» **WORK TO BE COMPLETED**: The lines from the start of the records through the one containing "export CAP_MARGIN = 20" are to be transcribed exactly, and nothing else.

[Collected data]
= = = = =

<file path="config.mk">
export PLATFORM = sky130hd
export DESIGN_NAME = spi_cmd_sched
export DESIGN_NICKNAME = d
export VERILOG_FILES = /design/src/rtl/spi_cmd_pkg.sv /design/src/rtl/spi_cmd_sched_shifter.sv /design/src/rtl/spi_cmd_sched.sv
export SDC_FILE = /design/constraint.sdc
export NUM_CORES = 1
export LEC_CHECK = 0
export ABC_CLOCK_PERIOD_IN_PS = 15900
export BUFFER_PORTS_ARGS = -buffer_cell sky130_fd_sc_hd__buf_4
export CAP_MARGIN = 20
export CORE_MARGIN = 3
export CORE_UTILIZATION = 35
export CTS_CLUSTER_SIZE = 10
export DETAILED_ROUTE_END_ITERATION = 12
export PLACE_DENSITY_LB_ADDON = 0.12
export RECOVER_POWER = 25
export SYNTH_ARGS = -nofsm -noshare
export SYNTH_HDL_FRONTEND = slang
export SYNTH_SLANG_ARGS = --single-unit
</file>
<file path="constraint.sdc">
create_clock -name clk50m -period 15.9 [get_ports clk50m]
set_clock_uncertainty 0.05 [all_clocks]
set_input_delay 2.385 -clock clk50m [delete_from_list [all_inputs] [get_ports clk50m]]
set_output_delay 2.385 -clock clk50m [all_outputs]
set_load 0.02 [all_outputs]
</file>
<file path="src/rtl/spi_cmd_pkg.sv">
// rtl/spi_cmd_pkg.sv - shared types and helpers for spi_cmd_sched; honours SPI_CMD_PARITY_EN
package spi_cmd_pkg;

    typedef enum logic [1:0] {
        IDLE  = 2'd0,
        SHIFT = 2'd1,
        GAP   = 2'd2
    } state_e;

    // Bits on the wire per frame: the command word, plus a trailing odd-parity bit when enabled.
    function automatic int frame_w(input int cmd_w);
`ifdef SPI_CMD_PARITY_EN
        return cmd_w + 1;
`else
        return cmd_w;
`endif
    endfunction

    // Round-robin pick: rotate req so ptr is bit 0, take the lowest set bit, rotate back.
    // With no bit set the result is ptr; callers only use it when |req.
    function automatic logic [2:0] rr_pick(input logic [7:0] req, input logic [2:0] ptr, input int n);
        logic [7:0] rot;
        logic [2:0] off;
        logic       found;
        rot   = '0;
        off   = '0;
        found = 1'b0;
        for (int k = 0; k < 8; k++) begin
            if (k < n) rot[k] = req[3'((int'(ptr) + k) % n)];
        end
        for (int k = 0; k < 8; k++) begin
            if (!found && rot[k]) begin
                off   = 3'(k);
                found = 1'b1;
            end
        end
        return 3'((int'(ptr) + int'(off)) % n);
    endfunction

endpackage

</file>
<file path="src/rtl/spi_cmd_sched_shifter.sv">
// rtl/spi_cmd_sched_shifter.sv - MSB-first mode-0 frame shifter; appends parity under SPI_CMD_PARITY_EN
module spi_cmd_sched_shifter
    import spi_cmd_pkg::*;
#(
    parameter int CMD_W   = 16,
    parameter int CLK_DIV = 2
) (
    input  logic             clk_i,
    input  logic             rst_ni,
    input  logic             load_i,
    input  logic [CMD_W-1:0] word_i,
    output logic             send_cmd_o,
    output logic             dclk_o,
    output logic             mosi_o,
    output logic             frame_done_o
);

    localparam int FRAME_W = frame_w(CMD_W);
    localparam int BW      = $clog2(FRAME_W + 1);
    localparam int DW      = $clog2(CLK_DIV + 1);

    logic [FRAME_W-1:0] frame_d;
    logic [FRAME_W-1:0] sreg_q;
    logic [BW-1:0]      bit_q;
    logic [DW-1:0]      div_q;
    logic               active_q;
    logic               dclk_q;
    logic               mosi_q;
    logic               phase_end;

`ifdef SPI_CMD_PARITY_EN
    assign frame_d = {word_i, ~^word_i};
`else
    assign frame_d = word_i;
`endif

    assign phase_end    = (div_q == DW'(CLK_DIV - 1));
    // Asserted during the cycle whose closing edge ends the last high phase.
    assign frame_done_o = active_q && dclk_q && phase_end && (bit_q == '0);

    // Load on grant, then toggle dclk every CLK_DIV cycles; the next bit goes out as dclk falls.
    always_ff @(posedge clk_i or negedge rst_ni) begin
        if (!rst_ni) begin
            sreg_q   <= '0;
            bit_q    <= '0;
            div_q    <= '0;
            active_q <= 1'b0;
            dclk_q   <= 1'b0;
            mosi_q   <= 1'b0;
        end else if (load_i) begin
            sreg_q   <= {frame_d[FRAME_W-2:0], 1'b0};
            mosi_q   <= frame_d[FRAME_W-1];
            bit_q    <= BW'(FRAME_W - 1);
            div_q    <= '0;
            dclk_q   <= 1'b0;
            active_q <= 1'b1;
        end else if (active_q) begin
            if (phase_end) begin
                div_q <= '0;
                if (!dclk_q) begin
                    dclk_q <= 1'b1;
                end else begin
                    dclk_q <= 1'b0;
                    if (bit_q == '0) begin
                        active_q <= 1'b0;
                        mosi_q   <= 1'b0;
                    end else begin
                        mosi_q <= sreg_q[FRAME_W-1];
                        sreg_q <= {sreg_q[FRAME_W-2:0], 1'b0};
                        bit_q  <= bit_q - 1'b1;
                    end
                end
            end else begin
                div_q <= div_q + 1'b1;
            end
        end
    end

    assign send_cmd_o = active_q;
    assign dclk_o     = dclk_q;
    assign mosi_o     = mosi_q;

endmodule

</file>
<file path="src/rtl/spi_cmd_sched.sv">
// rtl/spi_cmd_sched.sv - round-robin scheduler sharing one serial command link; SPI_CMD_PARITY_EN adds parity
module spi_cmd_sched
    import spi_cmd_pkg::*;
#(
    parameter int N_REQ   = 3,
    parameter int CMD_W   = 16,
    parameter int CLK_DIV = 2,
    parameter int GAP_CYC = 4
) (
    input  logic                   clk50m,
    input  logic                   rst_n,
    input  logic [N_REQ-1:0]       req,
    input  logic [N_REQ*CMD_W-1:0] cmd_data,
    output logic [N_REQ-1:0]       done,
    output logic                   busy,
    output logic                   sendCmd,
    output logic                   dclk,
    output logic                   mosi
);

    localparam int GW = $clog2(GAP_CYC + 1);

    state_e           state_q;
    logic [2:0]       rr_ptr_q;
    logic [2:0]       winner_q;
    logic [GW-1:0]    gap_q;
    logic [N_REQ-1:0] done_q;
    logic             busy_q;
    logic [2:0]       pick;
    logic             grant;
    logic [CMD_W-1:0] word_d;
    logic             frame_done;

    assign pick  = rr_pick(8'(req), rr_ptr_q, N_REQ);
    assign grant = (state_q == IDLE) && (|req);

    // Select the winner's command word; it is captured by the shifter only on the grant edge.
    always_comb begin
        word_d = '0;
        for (int i = 0; i < N_REQ; i++) begin
            if (pick == 3'(i)) word_d = cmd_data[i*CMD_W +: CMD_W];
        end
    end

    spi_cmd_sched_shifter #(
        .CMD_W   (CMD_W),
        .CLK_DIV (CLK_DIV)
    ) u_shifter (
        .clk_i        (clk50m),
        .rst_ni       (rst_n),
        .load_i       (grant),
        .word_i       (word_d),
        .send_cmd_o   (sendCmd),
        .dclk_o       (dclk),
        .mosi_o       (mosi),
        .frame_done_o (frame_done)
    );

    // Arbiter FSM: grant, wait for the frame to end, pulse done, hold busy through the gap.
    always_ff @(posedge clk50m or negedge rst_n) begin
        if (!rst_n) begin
            state_q  <= IDLE;
            rr_ptr_q <= '0;
            winner_q <= '0;
            gap_q    <= '0;
            done_q   <= '0;
            busy_q   <= 1'b0;
        end else begin
            done_q <= '0;
            case (state_q)
                IDLE: begin
                    if (grant) begin
                        winner_q <= pick;
                        rr_ptr_q <= (pick == 3'(N_REQ - 1)) ? 3'd0 : pick + 3'd1;
                        busy_q   <= 1'b1;
                        state_q  <= SHIFT;
                    end
                end
                SHIFT: begin
                    if (frame_done) begin
                        for (int i = 0; i < N_REQ; i++) done_q[i] <= (winner_q == 3'(i));
                        gap_q   <= GW'(GAP_CYC - 1);
                        state_q <= GAP;
                    end
                end
                GAP: begin
                    if (gap_q == '0) begin
                        busy_q  <= 1'b0;
                        state_q <= IDLE;
                    end else begin
                        gap_q <= gap_q - 1'b1;
                    end
                end
                default: state_q <= IDLE;
            endcase
        end
    end

    assign done = done_q;
    assign busy = busy_q;

endmodule

</file>
==> results.md, run 1 <==
* Synth Warn # at 0
* DR pass1 iterations at 4
* Post-synthesis sequential area ratio at 29.2%
* Routability cong. at 0.815
* HPWL after DPL at between 6 and 7 mm
* DR vias at 3,123
* Commonest non-fill, non-tap cell in the layout: buf_4
* Worst hold slack at approximately 0.43 ns
* XOR/XNOR Fraction of Synth Area at under 10%
* Status: complete, but fails checks
* Area share of fa/ha/maj cells after synthesis at 10.4%
* First-pass GRT wire length at 15.1 mm
* Async SR Flop Fraction at 100%
* Largest cells by area after synthesis: dfrtp_1 29%, ha_1 9.9%, o21ai_0 7.2%
* Row count at 35
* Startpoint class of the critical path: flop
* CTS Hold Bufs at 0
* Worst hold path endpoint: gap_q[0]$_DFFE_PN0P_
* H-tree levels at 2
* Post-synthesis simple-gate area fraction at 16.8%
* Multiplexer area fraction after synthesis at 4.49%
* ANT cells at 0
* Worst Setup Path Type: reg2reg
* Top cell by count, worst path: ha_1
* Post-synthesis net count at 486
* Overflow after GRT at 0
* Vias per std cell at 5.36
* Final routed DRC violation total at 0
* Main combinational cell family by area after synthesis: compound AO/OA/AOI/OAI gates
* Worst path required time at 16.06 ns
* Hold Crit Start: gap_q[0]$_DFFE_PN0P_
* Slowest stage delay, CP at 0.75 ns
* Top-area cell type share of the netlist area at 29.2%
* Max Fclk at roughly 130 MHz
* Worst slew pin tran at 2.15 ns
* CP Data Arrival Time at around 7.7 ns
* Skew-Pair Late Insertion Delay at between 0.2 and 0.3 ns
* Final WS setup at 8.38 ns
* Layout cells sized above 1 at 18.1%
* Ports at 60
* CP endpoint kind: flop
* Final Hold Fails at 0
* Initial antenna violation count at 0
* Synth Register Bits at 40
* Mean area per synthesized cell at 8.46 sq um
* Die Wd at 105 um
* Setup slack, reg-to-reg at 8.38 ns
* Clk slew on worst S/H paths at 0.08 ns
* Final setup fails at 0
* Mapped Area at 3420 sq um
* Slew margin rel. at -43.3%
* Failing checks: max-capacitance violations, max-slew violations
* CTS tree: built
* Pin count of the biggest net entering global routing at 41
* Pre-CTS WS at 8.41 ns
* CTS sink cnt at 40
* Worst reg2reg startpoint: rr_ptr_q[1]$_DFFE_PN0P_
* IO buf count at 59
* Area Overhead vs Synth at 18.0%
* Netlist cell types at 61
* Final Max Slew Viols at 41
* Period minus WS final at 7.52 ns
* Mapped Cells at 405
* DR iter-0 viols at approximately 190
* Core area at 9370 sq um
* Final Cycle Share at 47.3%
* WHS Path Cells at 1
* Final antenna-violating net count at 0
* Aggregate global-route resource usage at 16.7%
* Crit Path Max Fanout at 20
* Yosys top cell by area: dfrtp_1
* Mean routed wirelength per cell at 15.7 um
* Post-CTS Repair Setup Buffers at 0
* Critical-path top delay cell: nor3_2
* RR Endpoint: rr_ptr_q[1]$_DFFE_PN0P_
* Max cap viols at 1
* Worst Reg-to-Reg Cells at 27
* Die extent in y at 105 um
* HP Class: reg2reg
* Post-cts resize count at 0
* CTS max path bufs at 2
* Number of synthesized flops with an enable pin at 0
* Commonest cells after routing, fill and taps aside: 59 x buf_4, 49 x o21ai_0, 40 x dfrtp_1, 34 x nor2_1, 29 x inv_1
* Final WL at 9.16 mm
* Total CTS buffers at 5
* Sum of negative setup slack at 0 ns
* Die area at roughly 11,000 sq um
* Unrepaired setup endpoints after global routing: false
* Final layout net count at 534
* Initial Util at 36.5%
* Ys flop type: dfrtp_1
* Clock Tree Root: clkbuf_8
* Compound-cell area share of the yosys netlist at 28.8%
* Vias in the first global route at around 3,100
[flip-flops by register name (all words and copies together), names as in the netlist]
name and cells:
u_shifter.sreg_q 15, rr_ptr_q 3, winner_q 3, u_shifter.send_cmd_o 1, u_shifter.dclk_o 1, gap_q 3, u_shifter.div_q 2, state_q 2
u_shifter.bit_q 5, busy 1, u_shifter.mosi_o 1, done 3
[layout make-up]
type                            count  area [sq um]
Clock buffer                        6          82.6
Sequential cell                    40          1000
Tap cell                          129           161
Multi-Input combinational cell    316          2220
Fill cell                         979          5330
Inverter                           30           113
Timing Repair Buffer               60           447
Clock inverter                      2          15.0
[how the worst max path moves through the flow]
stage                                       start  depth (start not counted)  slack, ns                 endpoint
after floorplan                            req[1]                         23       9.37  rr_ptr_q[2]$_DFFE_PN0P_
after global placement                     req[1]                         21       8.66  rr_ptr_q[1]$_DFFE_PN0P_
after detailed placement  rr_ptr_q[1]$_DFFE_PN0P_                         27       8.41  rr_ptr_q[1]$_DFFE_PN0P_
after CTS                 rr_ptr_q[1]$_DFFE_PN0P_                         27       8.36  rr_ptr_q[1]$_DFFE_PN0P_
after global routing      rr_ptr_q[1]$_DFFE_PN0P_                         27       7.70  rr_ptr_q[1]$_DFFE_PN0P_
final                     rr_ptr_q[1]$_DFFE_PN0P_                         27       8.38  rr_ptr_q[1]$_DFFE_PN0P_
[critical path: cells and delay by family (launching register included)]
family                     cells  cell delay, ns
and+or+nand+nor                7            2.36
DFF                            1            0.59
buffers and inverters          3            0.56
adders and majority gates      6            1.68
AOI/OAI and AO/OA             10            2.05
xor gates and xnor gates       1            0.14
[through the flow]
step	area [sq um]	cells	util, %
final	4040	583	43.1
after global routing	4040	583	43.1
after CTS	4040	583	43.2
after detailed placement	3950	575	42.1
after global placement	3950	575	42.1
after floorplan	3420	405	-
[cell families after synthesis]
kind of cell             Yosys count
multiplexers                      14
adder cells (fa/ha/maj)           28
AND/OR/NAND/NOR                  114
AO/OA/AOI/OAI                    144
buffers and inverters             49
XOR/XNOR                          16
flip-flops                        40
[per-layer routing]
metal  track usage (%)  routed length, um  vias up
met1              23.7               4430     1429
li1                  -                  -     1576
met4              4.78                217        0
met3              3.09                491       16
met5                 0                  0        -
met2              25.8               4030      102
[cell usage after synthesis, types with 2 or more instances]
cell	count
o31ai_1	3
o32ai_1	8
a31oi_1	4
or3_1	4
buf_2	4
and3_1	5
o21a_1	9
o22ai_1	21
nand2b_1	9
or4b_1	2
nor4b_1	2
o2111ai_1	2
a211oi_1	14
o22a_1	2
nor4_1	2
nor2_1	34
xnor2_1	11
clkbuf_1	11
ha_1	27
nand3_1	8
o211ai_1	2
dfrtp_1	40
nand2_1	26
a21oi_1	8
a21o_1	4
inv_1	29
o21ai_0	49
nor3_1	5
buf_6	2
o21ai_1	4
a211oi_2	2
xor2_1	5
mux2i_1	12
nor2b_1	7
a22oi_1	2
Power of run 1 is not shown: default switching activity piles up to over one toggle a cycle in this logic, so the estimate is an artifact.
==> run 2, diff against run 1 <==
Settings changed: ABC_AREA set to 1, ABC_CLOCK_PERIOD_IN_PS 15900 to 7700.
Clock period 15.9 ns to 7.7 ns, I/O delays scaled along.
==> run 2 against run 1 <==
Net effect:
- the flow still finishes with violations (max-capacitance violations, max-slew violations)
- core utilization down 0.17 points
- fmax rose by 10%
- clock-buffer cell count is 1 higher
- worst hold slack lost 0.0071 ns
- setup slack worse by 7.5 ns
- register-to-register slack worse by 7.5 ns
- sequential cell count unchanged
- synthesized cell count up 26%
- die area rose by 3.2%
- first-iteration DRC count decreased by 27%
- global-route usage fell by 0.41 points
- critical path type unchanged
==> results.md, run 2 <==
* Commonest cells after routing, fill and taps aside: 143 x nand2_1, 75 x inv_1, 60 x buf_4, 55 x nand3_1, 40 x dfrtp_1
* CTS sink cnt at 40
* Mapped Cells at 510
* Die Wd at 107 um
* First-pass GRT wire length at 15.2 mm
* Vias in the first global route at 3,227
* Commonest non-fill, non-tap cell in the layout: nand2_1
* Slowest stage delay, CP at 0.66 ns
* Startpoint class of the critical path: flop
* Mean routed wirelength per cell at 12.7 um
* Max IR drop VDD at around 64 uV
* Async SR Flop Fraction at 100%
* Clock Tree Root: clkbuf_8
* Initial Util at 36.1%
* Routability cong. at 0.789
* Crit path buf inv count at 8
* Sum of negative setup slack at 0 ns
* Mapped Area at 3540 sq um
* Max Fclk at about 150 MHz
* Post-synthesis sequential area ratio at 28.3%
* DR pass1 iterations at 4
* Core area at 9820 sq um
* Worst Reg-to-Reg Cells at between 40 and 50
* Critical-path top delay cell: dfrtp_1
* Post-cts resize count at 0
* Status: complete, but fails checks
* Final antenna-violating net count at 0
* Largest delay contributor family on the critical path: simple AND/OR/NAND/NOR gates
* Worst path required time at approximately 8 ns
* Period minus WS final at about 6.8 ns
* Fin util at 42.9%
* CP endpoint kind: flop
* HPWL after DPL at 6.84 mm
* Final Cycle Share at between 80 and 90%
* Max reg flops at 15
* Regs by FF count: u_shifter.sreg_q x15, u_shifter.bit_q x5
* Final layout net count at 643
* CTS tree: built
* Clk slew on worst S/H paths at approximately 0.08 ns
* Final Max Slew Viols at 41
* Vias per std cell at 4.75
* Total CTS buffers at 5
* Final routed DRC violation total at 0
* Unrepaired setup endpoints after global routing: false
* DR iter-0 viols at approximately 140
* Crit Path Max Fanout at 21
* Worst hold path endpoint: gap_q[0]$_DFFE_PN0P_
* Top-area cell type share of the netlist area at approximately 28%
* Top cell by count, worst path: nand2_1
* Area Overhead vs Synth at 19.1%
* DR vias at 3,306
* Synth Register Bits at 40
* Post-layout power at about 0.56 mW
* Final Hold Fails at 0
* Biggest register: u_shifter.sreg_q
* Netlist cell types at 40
* Final setup fails at 0
* Ys flop type: dfrtp_1
* CTS Hold Bufs at 0
* Post-DP Area at 4090 sq um
* WHS Path Cells at 1
* H-tree levels at 2
* Max cap viols at 1
* WP depth at 44
* Row count at 36
* CTS max path bufs at 2
* Number of synthesized flops with an enable pin at 0
* Synth Warn # at 0
* Worst Setup Path Type: reg2reg
* Worst slew pin tran at 2.20 ns
* Pre-CTS WS at 0.893 ns
* Overflow after GRT at 0
* Aggregate global-route resource usage at 16.2%
* Die extent in y at 107 um
* Setup slack, reg-to-reg at 0.88 ns
* Post-synthesis net count at 591
* IO buf count at 59
* Skew-Pair Late Insertion Delay at just under 0.3 ns
* Layout cells sized above 1 at 19.0%
* Final instance area at around 4200 sq um
* RR Endpoint: u_shifter.sreg_q[12]$_DFFE_PN0P_
* Largest cells by area after synthesis: dfrtp_1 28%, nand2_1 15%, ha_1 9.5%
* CP Data Arrival Time at 7.01 ns
* Count leader, synth: nand2_1
* Power density cells at roughly 130 nW/um^2
* Post-CTS Repair Setup Buffers at 0
* Hold Crit Start: gap_q[0]$_DFFE_PN0P_
* LEAKAGE at 2.36 nW
* Die area at 11,400 sq um
* Final WL at roughly 8.9 mm
* HP Class: reg2reg
* Slew margin rel. at -46.9%
* Ports at 60
* Initial antenna violation count at 0
* Mean area per synthesized cell at 6.94 sq um
* ANT cells at 0
* Yosys top cell by area: dfrtp_1
* Synth cell count leaders: 143 x nand2_1, 75 x inv_1, 55 x nand3_1
* Final WS setup at between 0.8 and 0.9 ns
* Pin count of the biggest net entering global routing at 41
* Worst reg2reg startpoint: rr_ptr_q[0]$_DFFE_PN0P_
* Failing checks: max-capacitance violations, max-slew violations
-- run 2: layer usage --
metal / GRT usage, % / share of wire (%) / up-vias
li1: - / - / 1743
met1: 21.6 / 49 / 1487
met2: 27.6 / 46 / 70
met3: 3.19 / 4.5 / 6
met4: 3.20 / 0.97 / 0
met5: 0 / 0 / -
-- run 2: worst max path at each step --
stage	endpoint	start	slack [ns]
2_1_floorplan	u_shifter.mosi_o$_DFFE_PN0P_	rr_ptr_q[0]$_DFFE_PN0P_	1.90
3_3_place_gp	u_shifter.sreg_q[12]$_DFFE_PN0P_	rr_ptr_q[0]$_DFFE_PN0P_	1.05
3_5_place_dp	u_shifter.sreg_q[12]$_DFFE_PN0P_	rr_ptr_q[0]$_DFFE_PN0P_	0.89
4_1_cts	u_shifter.sreg_q[12]$_DFFE_PN0P_	rr_ptr_q[0]$_DFFE_PN0P_	0.87
5_1_grt	u_shifter.sreg_q[12]$_DFFE_PN0P_	rr_ptr_q[0]$_DFFE_PN0P_	0.05
6_report	u_shifter.sreg_q[12]$_DFFE_PN0P_	rr_ptr_q[0]$_DFFE_PN0P_	0.88
-- run 2: cells by family after synthesis --
kind of cell	share of synthesized area, %
simple gates	37.8
buf+inv	11.0
compound gates	11.4
flops	28.3
fa+ha+maj	10.1
xor+xnor	1.48
-- run 2: final cells by class --
type	count	area [sq um]
clock inverters	1	30.0
flip-flops and latches	40	1000
multi-input cells	374	2170
fillers	1058	5600
well taps	133	166
clock buffers	7	96.3
repair buffers	61	454
inverters	80	303
-- run 2: per-stage QoR --
| step | instances | hold slack [ns] |
|---|---|---|
| 2_1_floorplan | 510 | 0.382 |
| 3_3_place_gp | 688 | 0.412 |
| 3_5_place_dp | 688 | 0.412 |
| 4_1_cts | 696 | 0.426 |
| 5_1_grt | 696 | 0.462 |
| 6_report | 696 | 0.423 |
-- run 2: power by group --
group	leakage, nW	internal, mW	switching, mW
Sequential	0.508	0.210	0
Combinational	1.78	0.0578	0.0989
Clock	0.0645	0.114	0.0745
-- run 2: worst reg2reg max path: cells and delay by family (launching register included) --
| family | cells | cell delay [ns] |
|---|---|---|
| AOI/OAI and AO/OA | 1 | 0.21 |
| xor gates and xnor gates | 1 | 0.19 |
| adders and majority gates | 8 | 2.04 |
| buffers and inverters | 8 | 1.12 |
| DFF | 1 | 0.66 |
| and+or+nand+nor | 26 | 2.53 |
Note: power is estimated with default switching activity, not from simulation.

= = = = =

» **OUTPUT**:
<file path="config.mk">
export PLATFORM = sky130hd
export DESIGN_NAME = spi_cmd_sched
export DESIGN_NICKNAME = d
export VERILOG_FILES = /design/src/rtl/spi_cmd_pkg.sv /design/src/rtl/spi_cmd_sched_shifter.sv /design/src/rtl/spi_cmd_sched.sv
export SDC_FILE = /design/constraint.sdc
export NUM_CORES = 1
export LEC_CHECK = 0
export ABC_CLOCK_PERIOD_IN_PS = 15900
export BUFFER_PORTS_ARGS = -buffer_cell sky130_fd_sc_hd__buf_4
export CAP_MARGIN = 20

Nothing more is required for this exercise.